Does driving an microcontroller's GPIO when it is powered off weaken the chip?
Unless the datasheet and associated documentation specify otherwise, do not apply a non-ground voltage to an unpowered device. The device may become powered through the input protection diodes on the pin and could behave erratically.
If there is no way to modify the schematic such that unpowered devices do not have voltage applied to their inputs then use tri-state buffers such as the 74HC125 or 74HC244 to hi-Z the inputs when power is not applied to the device.
Yes, it's possible to damage the chip by driving it from a low impedance source when Vdd is 0.
As you read from the datasheet, the absolute maximum input voltage is Vsupply -0.3. So if Vsupply is 0, you should not apply more than +/- 300mV to any input.
As well as possible damage to the particular I/O pin's protection network, if you apply power when there is an input being driven from a low impedance source, it can cause latchup, which will either short the power supply to a low voltage or destroy the chip (maybe both).
To isolate the two devices, you could use a voltage translator such as the 74AVC1T45, which goes high impedance if either Vdd is 0.
The protection network is something like a small diode between the input and Vsupply (and something similar to GND) and usually some series resistance, either of which can be damaged if you drive too much current through the input.

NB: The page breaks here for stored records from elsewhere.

### src/rtl/plt_pkg.sv
`timescale 1ns / 1ps
`default_nettype none
// ----------------------------------------------------------------------------
// plt_pkg
// Shared types and constants of the palette light color transform.
// ----------------------------------------------------------------------------
package plt_pkg;

   localparam int ColorWidth  = 8;
   localparam int LaneWidth   = 16;
   localparam int PackedWidth = 48;
   localparam int FadeWidth   = 16;
   localparam int WordWidth   = 16;
   localparam int SlotWidth   = 2;
   localparam int CsrIdxWidth = 3;
   localparam int DivSteps    = 28;
   localparam int DivCntWidth = 5;

   localparam logic [CsrIdxWidth-1:0] CsrAmbientAdd   = 3'd0;
   localparam logic [CsrIdxWidth-1:0] CsrAmbientScale = 3'd1;
   localparam logic [CsrIdxWidth-1:0] CsrLightColor   = 3'd2;
   localparam logic [CsrIdxWidth-1:0] CsrFadeAmount   = 3'd3;
   localparam logic [CsrIdxWidth-1:0] CsrGrayEnable   = 3'd4;

   localparam logic [FadeWidth-1:0] FadeReset = 16'd4096;

   typedef struct packed {
      logic [ColorWidth-1:0] red;
      logic [ColorWidth-1:0] green;
      logic [ColorWidth-1:0] blue;
      logic                  gray;
   } item_type;

   // Signed Q4.12 lane of a packed triple: 0 red, 1 green, 2 blue.
   function automatic logic signed [LaneWidth-1:0] lane(
      input logic [PackedWidth-1:0] packed_val,
      input logic [1:0]             ch
   );
      logic signed [LaneWidth-1:0] res;
      case (ch)
         2'd0:    res = $signed(packed_val[47:32]);
         2'd1:    res = $signed(packed_val[31:16]);
         default: res = $signed(packed_val[15:0]);
      endcase
      return res;
   endfunction

endpackage
`default_nettype wire

### src/rtl/plt_front.sv
`timescale 1ns / 1ps
`default_nettype none
// ----------------------------------------------------------------------------
// plt_front
// Accepts input items, flags those to be turned gray and holds them in a
// two-entry queue for the back end.
// ----------------------------------------------------------------------------
module plt_front (
   input  wire logic                            clock,
   input  wire logic                            reset,
   input  wire logic                            req_push,
   output logic                                 req_full,
   input  wire logic [plt_pkg::ColorWidth-1:0]  req_red_in,
   input  wire logic [plt_pkg::ColorWidth-1:0]  req_green_in,
   input  wire logic [plt_pkg::ColorWidth-1:0]  req_blue_in,
   input  wire logic [plt_pkg::ColorWidth-1:0]  req_palette_index,
   input  wire logic                            gray_enable,
   input  wire logic                            hold,
   output logic                                 item_valid,
   output plt_pkg::item_type                    item,
   input  wire logic                            item_pop
);

   // index mod 12 through a reciprocal multiply, exact for 8-bit indexes
   localparam logic [7:0]  ModBase   = 8'd12;
   localparam logic [15:0] ModRecip  = 16'd171;
   localparam int          ModShift  = 11;
   localparam logic [7:0]  KeepIndex = 8'd4;

   plt_pkg::item_type queue_ff [2];
   logic       wr_ptr_ff, wr_ptr_in;
   logic       rd_ptr_ff, rd_ptr_in;
   logic [1:0] count_ff, count_in;

   logic        accept;
   logic        do_pop;
   logic [15:0] recip_prod;
   logic [4:0]  quot;
   logic [7:0]  remainder;
   plt_pkg::item_type new_item;

   always_comb begin
      recip_prod = {8'd0, req_palette_index} * ModRecip;
      quot       = recip_prod[15:ModShift];
      remainder  = req_palette_index - 8'({3'd0, quot} * ModBase);
      new_item.red   = req_red_in;
      new_item.green = req_green_in;
      new_item.blue  = req_blue_in;
      new_item.gray  = gray_enable && remainder != KeepIndex;
   end

   assign req_full   = count_ff == 2'd2 || hold;
   assign accept     = req_push && !req_full;
   assign item_valid = count_ff != 2'd0;
   assign do_pop     = item_pop && item_valid;
   assign item       = queue_ff[rd_ptr_ff];

   always_comb begin
      wr_ptr_in = accept ? !wr_ptr_ff : wr_ptr_ff;
      rd_ptr_in = do_pop ? !rd_ptr_ff : rd_ptr_ff;
      count_in  = count_ff + 2'(accept) - 2'(do_pop);
   end

   always_ff @(posedge clock) begin
      if (reset) begin
         wr_ptr_ff <= 1'b0;
         rd_ptr_ff <= 1'b0;
         count_ff  <= '0;
      end else begin
         wr_ptr_ff <= wr_ptr_in;
         rd_ptr_ff <= rd_ptr_in;
         count_ff  <= count_in;
      end
      if (accept) begin
         queue_ff[wr_ptr_ff] <= new_item;
      end
   end

endmodule
`default_nettype wire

If you drive the input to (say) 3.3V, current will flow out of the Vsupply pin and into whatever else is connected externally. At a minimum this is a big load on whatever is driving the chip even if it does not immediately cause damage.
Latchup (as described in detail in the link above) is an effect caused by the parasitic SCR structure inherent in most CMOS ICs. If a low-power chip is getting very hot to the touch, it's probably latchup.